We are the first to use the currently recommended CKD-EPI classification of CKD to explore the relationship between various stages of eGFR and MACCE in the intermediate risk thoracic population.
Limitation
This is a retrospective study from a single centre; however the objective nature of both the measurements and outcomes should reduce any tendency towards bias. Our study data can only provide associative conclusions as no interventions were assessed. There were also some restrictions in our measures of renal function. We calculated eGFR from a single value of serum creatinine. We have also not analysed albuminuria, which could further enhance the predictive value of CKD. As the superiority of CKD-EPI equation over the other formulae is more or less established, it was used alone without comparing it with other formulae. However, the present study has a limitation in not using Cystatin C [15], an index of glomerular function, which may be a better predictor of cardiovascular outcomes, particularly in elderly patients. Further studies comparing risk prediction with CKD-EPI eGFR and the Cystatin C based method is warranted.

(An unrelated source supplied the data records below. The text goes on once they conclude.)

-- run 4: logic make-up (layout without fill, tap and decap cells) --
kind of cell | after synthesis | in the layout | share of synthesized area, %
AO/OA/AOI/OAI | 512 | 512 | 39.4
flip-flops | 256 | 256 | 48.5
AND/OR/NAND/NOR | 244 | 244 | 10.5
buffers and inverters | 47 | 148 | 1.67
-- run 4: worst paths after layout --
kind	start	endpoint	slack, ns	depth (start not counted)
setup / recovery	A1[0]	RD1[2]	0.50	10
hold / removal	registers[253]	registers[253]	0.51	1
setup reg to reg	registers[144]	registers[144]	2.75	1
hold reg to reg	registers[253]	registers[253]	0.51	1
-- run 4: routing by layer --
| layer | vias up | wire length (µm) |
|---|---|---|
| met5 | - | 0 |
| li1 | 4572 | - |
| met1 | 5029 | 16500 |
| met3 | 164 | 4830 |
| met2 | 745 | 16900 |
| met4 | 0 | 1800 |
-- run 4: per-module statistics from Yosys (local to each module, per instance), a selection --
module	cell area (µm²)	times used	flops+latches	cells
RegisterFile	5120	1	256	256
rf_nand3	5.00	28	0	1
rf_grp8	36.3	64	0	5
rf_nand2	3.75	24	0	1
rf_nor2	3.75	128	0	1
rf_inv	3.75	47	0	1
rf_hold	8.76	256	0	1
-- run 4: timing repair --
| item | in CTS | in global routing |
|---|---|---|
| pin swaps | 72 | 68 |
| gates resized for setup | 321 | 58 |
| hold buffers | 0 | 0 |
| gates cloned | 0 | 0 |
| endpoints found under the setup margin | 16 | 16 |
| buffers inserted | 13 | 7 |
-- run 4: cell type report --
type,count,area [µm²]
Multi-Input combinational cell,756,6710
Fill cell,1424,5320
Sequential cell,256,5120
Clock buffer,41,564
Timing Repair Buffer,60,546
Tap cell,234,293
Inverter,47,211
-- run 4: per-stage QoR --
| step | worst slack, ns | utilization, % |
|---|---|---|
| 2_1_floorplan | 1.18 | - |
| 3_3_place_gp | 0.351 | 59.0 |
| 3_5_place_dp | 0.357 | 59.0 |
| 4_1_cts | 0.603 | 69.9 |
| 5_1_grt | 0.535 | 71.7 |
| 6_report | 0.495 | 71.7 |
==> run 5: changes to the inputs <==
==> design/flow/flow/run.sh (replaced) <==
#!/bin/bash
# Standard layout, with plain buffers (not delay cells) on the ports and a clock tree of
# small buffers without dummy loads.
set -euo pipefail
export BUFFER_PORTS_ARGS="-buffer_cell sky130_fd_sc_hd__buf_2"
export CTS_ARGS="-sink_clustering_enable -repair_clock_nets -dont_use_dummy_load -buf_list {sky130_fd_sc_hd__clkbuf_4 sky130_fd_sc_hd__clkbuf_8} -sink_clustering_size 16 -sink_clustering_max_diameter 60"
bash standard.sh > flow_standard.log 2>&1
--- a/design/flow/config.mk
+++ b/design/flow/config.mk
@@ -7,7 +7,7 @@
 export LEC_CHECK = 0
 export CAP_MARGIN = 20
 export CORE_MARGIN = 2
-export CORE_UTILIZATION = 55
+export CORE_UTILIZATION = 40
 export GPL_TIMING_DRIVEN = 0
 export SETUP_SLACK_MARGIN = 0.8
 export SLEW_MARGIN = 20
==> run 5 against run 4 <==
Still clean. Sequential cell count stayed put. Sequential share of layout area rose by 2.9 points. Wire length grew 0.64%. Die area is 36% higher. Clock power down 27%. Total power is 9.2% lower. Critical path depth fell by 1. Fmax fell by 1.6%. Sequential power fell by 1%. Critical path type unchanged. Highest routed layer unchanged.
This design comes from an exercise in tuning for small area, a short achievable clock period and few clock cycles per item on the open sky130 flow, not from production work.
RTL that was checked went through simulation tests only; none was proved equivalent to the original.
Power and IR drop assume default switching activity.

==> flow/design.v (excerpt) <==
module median_filter #(
  parameter WIDTH = 8,
  parameter P_WIN = 5
) (
  input  logic [WIDTH*P_WIN*P_WIN-1:0]  filter_win_in,
  input  logic                          filter_in_vld,
  output logic                          filter_in_rdy,
  output logic [WIDTH-1:0]              filter_data_out,
  output logic                          filter_out_vld,
  input  logic                          filter_out_rdy,
  input  logic [5:0]                    r_mf_threshold,
  input  logic clk,
  input  logic rst_n
);
clock: 8.5 ns
lec_check: 0
cap_margin: 20
core_margin: 2
core_utilization: 60
setup_slack_margin: 3.0
slew_margin: 20
run.sh (not shown) runs the stock make flow with config.mk's settings and CLKGATE_MAP_FILE= SYNTH_SCRIPT=/design/flow/synth_recipe.tcl, a recipe that flattens the netlist after the stock synthesis.
The starting point completed without violations.
Edit:
==> flow/flow/run.sh (new file) <==
#!/bin/bash
# The standard layout (the standard.sh: standard synthesis, ORFS place, CTS and route),
# with one change: the port buffers that global placement inserts on every input and output
# are sky130_fd_sc_hd__buf_1 instead of the cell buffer_ports picks by default. The resizer
# may still upsize them later. make's full output goes to flow.log here.
set -euo pipefail
export BUFFER_PORTS_ARGS="-buffer_cell sky130_fd_sc_hd__buf_1"
bash standard.sh BUFFER_PORTS_ARGS="$BUFFER_PORTS_ARGS" finish > flow.log 2>&1
==> flow/standard.sh (new file) <==
#!/bin/bash
# synth_recipe.tcl (not shown) runs the flow's synth.tcl, then flattens the netlist and writes it again
# the make line also repeats each setting of config.mk as NAME=value (left out here)
make -C /OpenROAD-flow-scripts/flow DESIGN_CONFIG=/design/flow/config.mk WORK_HOME=/design/flow/orfs CLKGATE_MAP_FILE= SYNTH_SCRIPT=/design/flow/synth_recipe.tcl "${@:-finish}"
removed: flow/run.sh
The new run passed the timing, DRC and antenna checks.
Clock-buffer cell count climbs by 1.
Wire length decreases by 3.1%.
Die area is unchanged.
Core utilization came out lower by 4.2 points.
Power falls by 4.8%.
Synthesized area does not change.
Critical path depth drops by 4.
First-iteration DRC count drops by 0.63%.
Function was not checked in any run of this note: the RTL went through the layout flow alone.

## xenon
Another version of the RTL of median_filter (not shown whole).
Size: about 2500 cells after synthesis, ~420 flip-flops, ~220 I/O pins, roughly 22000 um^2 of cells after synthesis.
Settings: LEC_CHECK=0, ABC_AREA=1, CAP_MARGIN=20, CORE_MARGIN=2, CORE_UTILIZATION=60, SETUP_SLACK_MARGIN=3.0, SLEW_MARGIN=20; clock period 8.5 ns.
standard.sh (not shown) runs the stock make flow with config.mk's settings and CLKGATE_MAP_FILE= SYNTH_SCRIPT=/design/flow/synth_recipe.tcl, a recipe that flattens the netlist after the stock synthesis.
==> flow/flow/run.sh <==
#!/bin/bash
# The standard layout (the standard.sh: standard synthesis, ORFS place, CTS and route),
# with two changes: the port buffers that global placement inserts on every input and output
# are sky130_fd_sc_hd__buf_1 instead of the cell buffer_ports picks by default (the resizer
# may still upsize them), and clock tree synthesis uses larger sink clusters and no dummy
# loads. make's full output goes to flow.log here.
set -euo pipefail
bash standard.sh \
  BUFFER_PORTS_ARGS="-buffer_cell sky130_fd_sc_hd__buf_1" \
  CTS_ARGS="-sink_clustering_enable -repair_clock_nets -sink_clustering_size 24 -sink_clustering_max_diameter 100 -dont_use_dummy_load" \
  finish > flow.log 2>&1
Testbench counts of xenon, summed over its fixed seeds: cycles 3,232, items 3,200.
The following lists how onyx was set up differently from xenon:
# xenon
export LEC_CHECK = 0
export ABC_AREA = 1
export CAP_MARGIN = 20
export CORE_MARGIN = 2
export CORE_UTILIZATION = 60
export SETUP_SLACK_MARGIN = 3.0
export SLEW_MARGIN = 20
create_clock -name core_clock -period 8.5 [get_ports {clk}]
# onyx
export LEC_CHECK = 0
export ABC_AREA = 1
export CAP_MARGIN = 20
export CORE_MARGIN = 2
export CORE_UTILIZATION = 60
export SETUP_SLACK_MARGIN = 3.5
export SLEW_MARGIN = 20
create_clock -name core_clock -period 8.5 [get_ports {clk}]
Results
Every stage of the flow completed for onyx, and the final layout passed the timing, DRC and antenna checks. [compare] base=xenon new=onyx: met2 routing resource usage after global routing grew by 1.2 points, net switching component of the power rose by about 7%, clock latency at the later pin of the worst-skew pair flat, fraction of the cycle the final worst path needs decreased 3.4 points.
For tundra, these inputs were changed with respect to onyx:
# onyx
export LEC_CHECK = 0
export ABC_AREA = 1
export CAP_MARGIN = 20
export CORE_MARGIN = 2
export CORE_UTILIZATION = 60
export SETUP_SLACK_MARGIN = 3.5
export SLEW_MARGIN = 20
create_clock -name core_clock -period 8.5 [get_ports {clk}]
# tundra
export LEC_CHECK = 0
export CAP_MARGIN = 20
export CORE_MARGIN = 2
export CORE_UTILIZATION = 60
export SETUP_SLACK_MARGIN = 3.0
export SLEW_MARGIN = 20
create_clock -name core_clock -period 8.5 [get_ports {clk}]
==> flow/flow/run.sh <==
#!/bin/bash
# The standard layout (the standard.sh: standard synthesis, ORFS place, CTS and route),
# with one change: the port buffers that global placement inserts on every input and output
# are sky130_fd_sc_hd__buf_1 instead of the cell buffer_ports picks by default. The resizer
# may still upsize them later. make's full output goes to flow.log here.
set -euo pipefail
export BUFFER_PORTS_ARGS="-buffer_cell sky130_fd_sc_hd__buf_1"
bash standard.sh BUFFER_PORTS_ARGS="$BUFFER_PORTS_ARGS" finish > flow.log 2>&1
## What came out
No stage failed in tundra, and the final checks on the layout all came back clean.
tundra against onyx: count of H-tree levels built during CTS up 1, power up 0.72%, met2 demand-to-capacity share in global routing up 6.7 points, part of the power in combinational logic down 9.5 points.
Per-cell via count in the routed design in tundra vs onyx: up about 9%
Area enclosed by the die boundary across onyx and tundra: no real change.
Via count of the first global-routing pass on tundra is down relative to onyx.
For post-synthesis to final-layout area growth, tundra and onyx come out practically identical.
A timing endpoint of the critical path of q1_23$_DFF_P_ is what tundra shows, while q1_8$_DFF_P_ belongs to onyx.
The inputs of harbor differ from those of tundra as listed below.
# tundra
export LEC_CHECK = 0
export CAP_MARGIN = 20
export CORE_MARGIN = 2
export CORE_UTILIZATION = 60
export SETUP_SLACK_MARGIN = 3.0
export SLEW_MARGIN = 20
create_clock -name core_clock -period 8.5 [get_ports {clk}]
# harbor
export LEC_CHECK = 0
export ABC_AREA = 1
export CAP_MARGIN = 20
export CORE_MARGIN = 2
export CORE_UTILIZATION = 60
export SETUP_SLACK_MARGIN = 3.25
export SLEW_MARGIN = 20
create_clock -name core_clock -period 8.5 [get_ports {clk}]
==> flow/flow/run.sh <==
#!/bin/bash
# The standard layout (the standard.sh: standard synthesis, ORFS place, CTS and route),
# with two changes: the port buffers that global placement inserts on every input and output
# are sky130_fd_sc_hd__buf_1 instead of the cell buffer_ports picks by default (the resizer
# may still upsize them), and clock tree synthesis uses larger sink clusters and no dummy
# loads. make's full output goes to flow.log here.
set -euo pipefail
bash standard.sh \
  BUFFER_PORTS_ARGS="-buffer_cell sky130_fd_sc_hd__buf_1" \
  CTS_ARGS="-sink_clustering_enable -repair_clock_nets -sink_clustering_size 24 -sink_clustering_max_diameter 100 -dont_use_dummy_load" \
  finish > flow.log 2>&1
Results
- harbor closes out successfully: all stages finished, all timing, DRC and antenna checks passed.
- From tundra to harbor the numbers moved as follows: share of the clock period used by the worst path after layout shows a reduction of 3.9 points; compound-cell area share of the yosys netlist down 6.0 points; flip-flop and latch power went down about 1%; post-route cell area -1100 um^2; number of cells on the worst reg-to-reg path shows an increase of 2.
- Startpoint of the most critical setup path = filter_win_in[7]: tundra; startpoint of the most critical setup path = filter_win_in[167]: harbor
- Diff tundra -> harbor: number of distinct standard cells referenced by the synthesized netlist down about 54%, cell depth of the worst setup path now sits higher, combinational power now larger.
- Between tundra and harbor, worst setup skew after layout increased.
#### Input delta (nickel over harbor)
# harbor
export LEC_CHECK = 0
export ABC_AREA = 1
export CAP_MARGIN = 20
export CORE_MARGIN = 2
export CORE_UTILIZATION = 60
export SETUP_SLACK_MARGIN = 3.25
export SLEW_MARGIN = 20
create_clock -name core_clock -period 8.5 [get_ports {clk}]
# nickel
export LEC_CHECK = 0
export ABC_CLOCK_PERIOD_IN_PS = 5000
export CAP_MARGIN = 20
export CORE_MARGIN = 2
export CORE_UTILIZATION = 60
export SETUP_SLACK_MARGIN = 3.0
export SLEW_MARGIN = 20
create_clock -name core_clock -period 8.5 [get_ports {clk}]
Notes after the runs:
In nickel, met1 routing resource usage after global routing is lower than in harbor.
Of nickel and harbor, harbor shows the lower worst hold margin, with nickel above it.
nickel against harbor: final critical delay including setup and external delays increased by 0.39 ns relative to the old numbers; clock group share of total power higher.
Diff harbor -> nickel: total standard cell area after synthesis now sits at about the same level; maximum frequency now sits lower.

Another version of the RTL of median_filter (not shown whole).
Size: about 2500 cells after synthesis, roughly 420 flip-flops, roughly 220 I/O pins, roughly 22000 µm² of cells after synthesis.
==> flow/config.mk <==
export PLATFORM = sky130hd
export DESIGN_NAME = median_filter
export DESIGN_NICKNAME = median_filter
export VERILOG_FILES = /design/flow/design.v
export SDC_FILE = /design/flow/constraint.sdc
export NUM_CORES = 4
export LEC_CHECK = 0
export ABC_AREA = 1
export CAP_MARGIN = 20
export CORE_MARGIN = 2
export CORE_UTILIZATION = 60
export SETUP_SLACK_MARGIN = 3.0
export SLEW_MARGIN = 20
==> flow/constraint.sdc <==
create_clock -name core_clock -period 8.5 [get_ports {clk}]
set_input_delay 1.7000 -clock core_clock [delete_from_list [all_inputs] [get_ports {clk}]]
set_output_delay 1.7000 -clock core_clock [all_outputs]
set_load 0.01 [all_outputs]
==> flow/flow/run.sh <==
#!/bin/bash
# The standard layout (the standard.sh: standard synthesis, ORFS place, CTS and route),
# with one change: the port buffers that global placement inserts on every input and output
# are sky130_fd_sc_hd__buf_1 instead of the cell buffer_ports picks by default. The resizer
# may still upsize them later. make's full output goes to flow.log here.
set -euo pipefail
export BUFFER_PORTS_ARGS="-buffer_cell sky130_fd_sc_hd__buf_1"
bash standard.sh BUFFER_PORTS_ARGS="$BUFFER_PORTS_ARGS" finish > flow.log 2>&1
Testbench counts at the start, summed over its fixed seeds: cycles 3,232, items 3,200.
Change:
ABC_AREA = unset   (was 1)
SETUP_SLACK_MARGIN = 3.5   (was 3.0)
What happened:
- The changed run finished with timing, DRC and antenna clean
- routed wire length rises by 9.7%
- register-to-register slack gains 0.37 ns
- utilization rises by 4.9 points
- critical path depth is unchanged
- combinational power rises by about 18%
- sequential share of layout area falls by 2.0 points
- clock power hardly moves
- non-clock buffer count rises by 76

Another version of the RTL of median_filter (not shown whole).
For scale: roughly 2400 cells after synthesis, roughly 220 I/O pins.
export LEC_CHECK = 0
export ABC_AREA = 1
export CAP_MARGIN = 20
export CORE_MARGIN = 2
export CORE_UTILIZATION = 60
export SETUP_SLACK_MARGIN = 4.0
export SLEW_MARGIN = 20
create_clock -name core_clock -period 8.5 [get_ports {clk}]
==> flow/flow/run.sh <==
#!/bin/bash
# The standard layout (the standard.sh: standard synthesis, ORFS place, CTS and route),
# with two changes: the port buffers that global placement inserts on every input and output
# are sky130_fd_sc_hd__buf_1 instead of the cell buffer_ports picks by default (the resizer
# may still upsize them), and clock tree synthesis uses larger sink clusters and no dummy
# loads. make's full output goes to flow.log here.
set -euo pipefail
bash standard.sh \
  BUFFER_PORTS_ARGS="-buffer_cell sky130_fd_sc_hd__buf_1" \
  CTS_ARGS="-sink_clustering_enable -repair_clock_nets -sink_clustering_size 24 -sink_clustering_max_diameter 100 -dont_use_dummy_load" \
  finish > flow.log 2>&1
The baseline ran to the end with no violations.
Testbench counts at the start, summed over its fixed seeds: cycles 3,232, items 3,200.
==> next run, changes <==
Settings changed: CORE_UTILIZATION 60 to 70, SETUP_SLACK_MARGIN 4.0 to 3.25.
=> Clock power hardly moves. Worst hold slack degrades by 0.013 ns. Fmax falls by about 6%. Non-clock buffer count decreases by 39. Routed wire length shrinks by about 6%. Clock skew hardly moves. Die area fell by about 14%. Cell count went down by about 3.8%. Total power fell by about 9%. Setup slack gets worse by 0.30 ns. Clock-buffer cell count is unchanged.
==> next run, changes <==
Settings changed: CORE_UTILIZATION 70 to 60.
What happened:
- via count shrinks by 3.3%
- clock power hardly moves
- synthesized cell count stays the same
- worst hold slack gains 0.019 ns
- utilization shrinks by 11 points
- global-route usage shrinks by 5.2 points
- power shrinks by 1.8%
- combinational power shrinks by about 3%

== run 1 ==
median_filter again, from the RTL that the note above started with.
==> flow/config.mk <==
export PLATFORM = sky130hd
export DESIGN_NAME = median_filter
export DESIGN_NICKNAME = median_filter
export VERILOG_FILES = /design/flow/design.v
export SDC_FILE = /design/flow/constraint.sdc
export NUM_CORES = 4
export LEC_CHECK = 0
export ABC_AREA = 1
export CAP_MARGIN = 20
export CORE_MARGIN = 2
export CORE_UTILIZATION = 60
export SETUP_SLACK_MARGIN = 3.8
export SLEW_MARGIN = 20
==> flow/constraint.sdc <==
create_clock -name core_clock -period 8.5 [get_ports {clk}]
set_input_delay 1.7000 -clock core_clock [delete_from_list [all_inputs] [get_ports {clk}]]
set_output_delay 1.7000 -clock core_clock [all_outputs]
set_load 0.01 [all_outputs]
Scripts as last shown in full above: flow/flow/run.sh
Testbench counts of run 1, summed over its fixed seeds: cycles 3,232, items 3,200.
> inputs changed (run 1 -> run 2)
# run 1
export LEC_CHECK = 0
export ABC_AREA = 1
export CAP_MARGIN = 20
export CORE_MARGIN = 2
export CORE_UTILIZATION = 60
export SETUP_SLACK_MARGIN = 3.8
export SLEW_MARGIN = 20
create_clock -name core_clock -period 8.5 [get_ports {clk}]
# run 2
export LEC_CHECK = 0
export ABC_AREA = 1
export CAP_MARGIN = 20
export CORE_MARGIN = 2
export CORE_UTILIZATION = 70
export SETUP_SLACK_MARGIN = 3.6
export SLEW_MARGIN = 20
create_clock -name core_clock -period 8.5 [get_ports {clk}]
--- outcome ---
- Compared with run 1, in run 2 hold slack ~0 delta, power in sequential cells neither gained nor lost much, transition at the pin with the smallest max-transition slack rose by 290 ps, aggregate routed wire length rose by 2400 um.
- Final routed wire length divided by cell count for run 2: about 7% up relative to run 1
- Run 2 — area overhead of the layout relative to synthesis 3.1 points lower, run 1 as reference
The inputs of run 3 differ from those of run 2 as listed below.
# run 2
export LEC_CHECK = 0
export ABC_AREA = 1
export CAP_MARGIN = 20
export CORE_MARGIN = 2
export CORE_UTILIZATION = 70
export SETUP_SLACK_MARGIN = 3.6
export SLEW_MARGIN = 20
create_clock -name core_clock -period 8.5 [get_ports {clk}]
# run 3
export LEC_CHECK = 0
export ABC_AREA = 1
export CAP_MARGIN = 20
export CORE_MARGIN = 2
export CORE_UTILIZATION = 55
export SETUP_SLACK_MARGIN = 3.6
export SLEW_MARGIN = 20
create_clock -name core_clock -period 8.5 [get_ports {clk}]
### Flow results
Run 3 has completed all stages; timing, DRC and antenna checks passed.
| summed area of non-filler cells in the final layout | run 3 vs run 2 | 0.57% higher |
Run 3 vs. run 2: depth of the critical timing path with buffers and inverters included has remained practically unchanged, routed metal-1 wirelength picked up an extra 2700 um.
Maximum single-stage delay on the critical path ends up higher on run 2.
Comparing run 2 with run 3, the area of the multi-input gates came out essentially unchanged.
Half-perimeter wire length after detailed placement for run 3 is higher than for run 2.
Cmp run 3 vs run 2: share of power burned in combinational logic lower in run 3
Diff run 2 -> run 3: hold slack now smaller; total chip power decreased by 1.7% relative to the old numbers.
Changes in run 4 relative to run 3:
# run 3
export LEC_CHECK = 0
export ABC_AREA = 1
export CAP_MARGIN = 20
export CORE_MARGIN = 2
export CORE_UTILIZATION = 55
export SETUP_SLACK_MARGIN = 3.6
export SLEW_MARGIN = 20
create_clock -name core_clock -period 8.5 [get_ports {clk}]
# run 4
export LEC_CHECK = 0
export ABC_AREA = 1
export CAP_MARGIN = 20
export CORE_MARGIN = 2
export CORE_UTILIZATION = 60
export SETUP_SLACK_MARGIN = 3.6
export SLEW_MARGIN = 20
create_clock -name core_clock -period 8.5 [get_ports {clk}]
--- outcome ---
Reported for run 4 and run 3, TritonCTS sink count turned out identical to the last digit.
Going from run 3 to run 4, cell area decreased by about 0.5% relative to the old numbers, longest individual stage delay on the worst path now larger, total power went up by about 0.53%.
[compare] base=run 3 new=run 4: clock skew essentially unchanged, critical path depth decreased 1, total wire length after detailed routing decreased 4.3%.
Diff run 3 -> run 4 | part of the total power dissipated in sequential elements | decrease of 0.2 points
Run 4 vs run 3 — area of the die dropped by a little under 10%
Number of cells upsized or downsized after cts in run 4 is 14 lower than in run 3

-- what the ideal ports hide --
Ports are ideal in the flow. The routed layouts listed here were re-timed in OpenROAD.
Step 1: set_driving_cell puts a clkbuf_16 on clk and a buf_2 on each other input, an assumption about the parent block.
Step 2 adds t to the input delays and takes it off the output delays; t is the mean of the earliest and latest rising clock arrival at the registers after step 1. Input paths then give back, and output paths get back, about the clock's delay inside the block.
Three values: ideal, step 1, step 2; two values: the first two.
run	shift t [ns]	slack for setup (ns)	latest minus earliest clock arrival (ns)
the first run of note 1	0.627	3.053 / 3.091 / 2.463	0.025 / 0.025
the second run of note 1	0.634	3.101 / 3.135 / 2.501	0.021 / 0.022
xenon	0.593	3.179 / 3.213 / 2.620	0.052 / 0.052
onyx	0.597	3.470 / 3.474 / 2.877	0.040 / 0.039
tundra	0.623	3.000 / 3.032 / 2.409	0.016 / 0.016
harbor	0.591	3.329 / 3.362 / 2.771	0.050 / 0.049
nickel	0.593	2.939 / 2.957 / 2.365	0.060 / 0.059
the first run of note 3	0.613	3.116 / 3.148 / 2.536	0.027 / 0.027
the second run of note 3	0.629	3.338 / 3.335 / 2.706	0.031 / 0.031
the first run of note 4	0.597	3.665 / 3.674 / 3.077	0.028 / 0.028
the second run of note 4	0.581	3.364 / 3.396 / 2.815	0.031 / 0.031
the third run of note 4	0.591	3.340 / 3.372 / 2.781	0.067 / 0.067
run 1	0.595	3.670 / 3.672 / 3.076	0.026 / 0.027
run 2	0.591	3.589 / 3.612 / 3.022	0.037 / 0.037
run 3	0.589	3.619 / 3.632 / 3.043	0.037 / 0.037
run 4	0.587	3.600 / 3.611 / 3.023	0.037 / 0.037
After both steps every run listed still meets setup and hold. For the second run of note 3, which loses most, drivers alone change the setup slack by -0.003 ns; drivers and shift together by -0.632 ns.
What follows belongs to an exercise in optimizing a design on an open flow for small area and a short achievable clock period; a production flow would make more cautious choices.
RTL that was checked went through simulation tests only; none was proved equivalent to the original.
Power is estimated from default activity; no workload was simulated.

Setup of v6:
==> flow/design.v <==
`timescale 1ns / 1ps
module ucmp_lt #(
    parameter W = 32,
    parameter L = 5          
    ) (
    input wire [W-1:0] a,
    input wire [W-1:0] b,
    output wire lt
    );
    wire [W-1:0] l [0:L];    
    wire [W-1:0] g [0:L];    
    assign l[0] = ~a & b;
    assign g[0] = a & ~b;
    genvar k, i;
    generate
        for (k = 1; k <= L; k = k + 1) begin : lvl
            for (i = 0; i < (W >> k); i = i + 1) begin : node
                assign l[k][i] = l[k-1][2*i+1] | (~g[k-1][2*i+1] & l[k-1][2*i]);
                assign g[k][i] = g[k-1][2*i+1] | (~l[k-1][2*i+1] & g[k-1][2*i]);
            end
            assign l[k][W-1:(W >> k)] = {(W - (W >> k)){1'b0}};
            assign g[k][W-1:(W >> k)] = {(W - (W >> k)){1'b0}};
        end
    endgenerate
    assign lt = l[L][0];
endmodule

Finally, the study data was limited to in-hospital events and in-hospital mortality and did not provide insights about mid term to long term outcomes.
Conclusion
We have elucidated that preoperative eGFR is a predictor of perioperative MACCE in homogenous moderate risk elective surgical population like thoracic surgeries. There is an inverse relationship between eGFR and MACCE, particularly manifested at eGFR values <45 ml min-11.73 m-2.
Incorporation of this relatively simple tool during the pre-anaesthetic evaluation to predict perioperative MACCE, and thus provide targeted preventive strategies, even in the moderate risk, non cardiac surgical subpopulation could be beneficial.